WHAT YOU SHOULD DO.
Each of the records below must be reproduced exactly.

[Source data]
What follows belongs to an exercise in optimizing a design on an open flow for small area, a short achievable clock period and few clock cycles per item; a production flow would make more cautious choices.
In this exercise RTL edits were held to simulation tests only and were not proved equivalent to the original.
Power figures rest on the tool's default switching activity, not on a simulated workload.

// paged_framebuffer_refresh_top
module paged_framebuffer_refresh_top (
   input  logic        clock,
   input  logic        reset,
   input  logic        start,
   output logic        busy,
   input  logic [1:0]  req_command,
   input  logic [7:0]  req_x_coord,
   input  logic [7:0]  req_y_coord,
   input  logic        req_pixel_on,
   input  logic [9:0]  req_byte_index,
   input  logic [7:0]  req_byte_value,
   output logic        rsp_strobe,
   output logic        rsp_pixel_value,
   output logic        rsp_bus_valid,
   output logic        rsp_bus_is_data,
   output logic [7:0]  rsp_bus_byte,
   output logic        rsp_frame_done
);
==> flow/config.mk <==
export PLATFORM = sky130hd
export DESIGN_NAME = paged_framebuffer_refresh_top
export DESIGN_NICKNAME = paged_framebuffer_refresh_top
export VERILOG_FILES = /design/flow/design.v
export SDC_FILE = /design/flow/constraint.sdc
export NUM_CORES = 8
export LEC_CHECK = 0
export CAP_MARGIN = 20
export CORE_MARGIN = 2
export CORE_UTILIZATION = 50
export CTS_CLUSTER_DIAMETER = 100
export CTS_CLUSTER_SIZE = 24
export SETUP_SLACK_MARGIN = 5
export SLEW_MARGIN = 20
export SYNTH_MEMORY_MAX_BITS = 16384
==> flow/constraint.sdc <==
create_clock -name core_clock -period 10.0 [get_ports {clock}]
set_input_delay 2.0000 -clock core_clock [delete_from_list [all_inputs] [get_ports {clock}]]
set_output_delay 2.0000 -clock core_clock [all_outputs]
set_load 0.01 [all_outputs]
standard.sh (not shown) runs the stock make flow with config.mk's settings and CLKGATE_MAP_FILE= SYNTH_SCRIPT=/design/flow/synth_recipe.tcl, a recipe that flattens the netlist after the stock synthesis.
==> flow/flow/run.sh <==
#!/bin/bash
set -euo pipefail
W=$PWD
MARGIN=${MARGIN:-6.3}

bash standard.sh synth > synth.log 2>&1

make -C "$FLOW_HOME" DESIGN_CONFIG="$FLOW_CONFIG" WORK_HOME="$W/orfs" CLKGATE_MAP_FILE= \
   SYNTH_SCRIPT="$W/synth_recipe.tcl" SETUP_SLACK_MARGIN=$MARGIN finish > layout.log 2>&1

R=$W/orfs/results/$FLOW_PLATFORM/paged_framebuffer_refresh_top/base
: # left out here: write the final layout as DEF
Testbench counts at the start, summed over its fixed seeds: cycles 42,098, items 41,952.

EXERCISE RESPONSE.
What follows belongs to an exercise in optimizing a design on an open flow for small area, a short achievable clock period and few clock cycles per item; a production flow would make more cautious choices.
In this exercise RTL edits were held to simulation tests only and were not proved equivalent to the original.
Power figures rest on the tool's default switching activity, not on a simulated workload.

// paged_framebuffer_refresh_top
module paged_framebuffer_refresh_top (
   input  logic        clock,
   input  logic        reset,
   input  logic        start,
   output logic        busy,
   input  logic [1:0]  req_command,
   input  logic [7:0]  req_x_coord,
   input  logic [7:0]  req_y_coord,
   input  logic        req_pixel_on,
   input  logic [9:0]  req_byte_index,
   input  logic [7:0]  req_byte_value,
   output logic        rsp_strobe,
   output logic        rsp_pixel_value,
   output logic        rsp_bus_valid,
   output logic        rsp_bus_is_data,
   output logic [7:0]  rsp_bus_byte,
   output logic        rsp_frame_done
);
==> flow/config.mk <==
export PLATFORM = sky130hd
export DESIGN_NAME = paged_framebuffer_refresh_top
export DESIGN_NICKNAME = paged_framebuffer_refresh_top
export VERILOG_FILES = /design/flow/design.v
export SDC_FILE = /design/flow/constraint.sdc
export NUM_CORES = 8
export LEC_CHECK = 0
export CAP_MARGIN = 20
export CORE_MARGIN = 2
export CORE_UTILIZATION = 50
export CTS_CLUSTER_DIAMETER = 100
export CTS_CLUSTER_SIZE = 24
export SETUP_SLACK_MARGIN = 5
export SLEW_MARGIN = 20
export SYNTH_MEMORY_MAX_BITS = 16384
==> flow/constraint.sdc <==
create_clock -name core_clock -period 10.0 [get_ports {clock}]
set_input_delay 2.0000 -clock core_clock [delete_from_list [all_inputs] [get_ports {clock}]]
set_output_delay 2.0000 -clock core_clock [all_outputs]
set_load 0.01 [all_outputs]
standard.sh (not shown) runs the stock make flow with config.mk's settings and CLKGATE_MAP_FILE= SYNTH_SCRIPT=/design/flow/synth_recipe.tcl, a recipe that flattens the netlist after the stock synthesis.
==> flow/flow/run.sh <==
#!/bin/bash
set -euo pipefail
W=$PWD
MARGIN=${MARGIN:-6.3}

bash standard.sh synth > synth.log 2>&1

make -C "$FLOW_HOME" DESIGN_CONFIG="$FLOW_CONFIG" WORK_HOME="$W/orfs" CLKGATE_MAP_FILE= \
   SYNTH_SCRIPT="$W/synth_recipe.tcl" SETUP_SLACK_MARGIN=$MARGIN finish > layout.log 2>&1

R=$W/orfs/results/$FLOW_PLATFORM/paged_framebuffer_refresh_top/base
: # left out here: write the final layout as DEF
Testbench counts at the start, summed over its fixed seeds: cycles 42,098, items 41,952.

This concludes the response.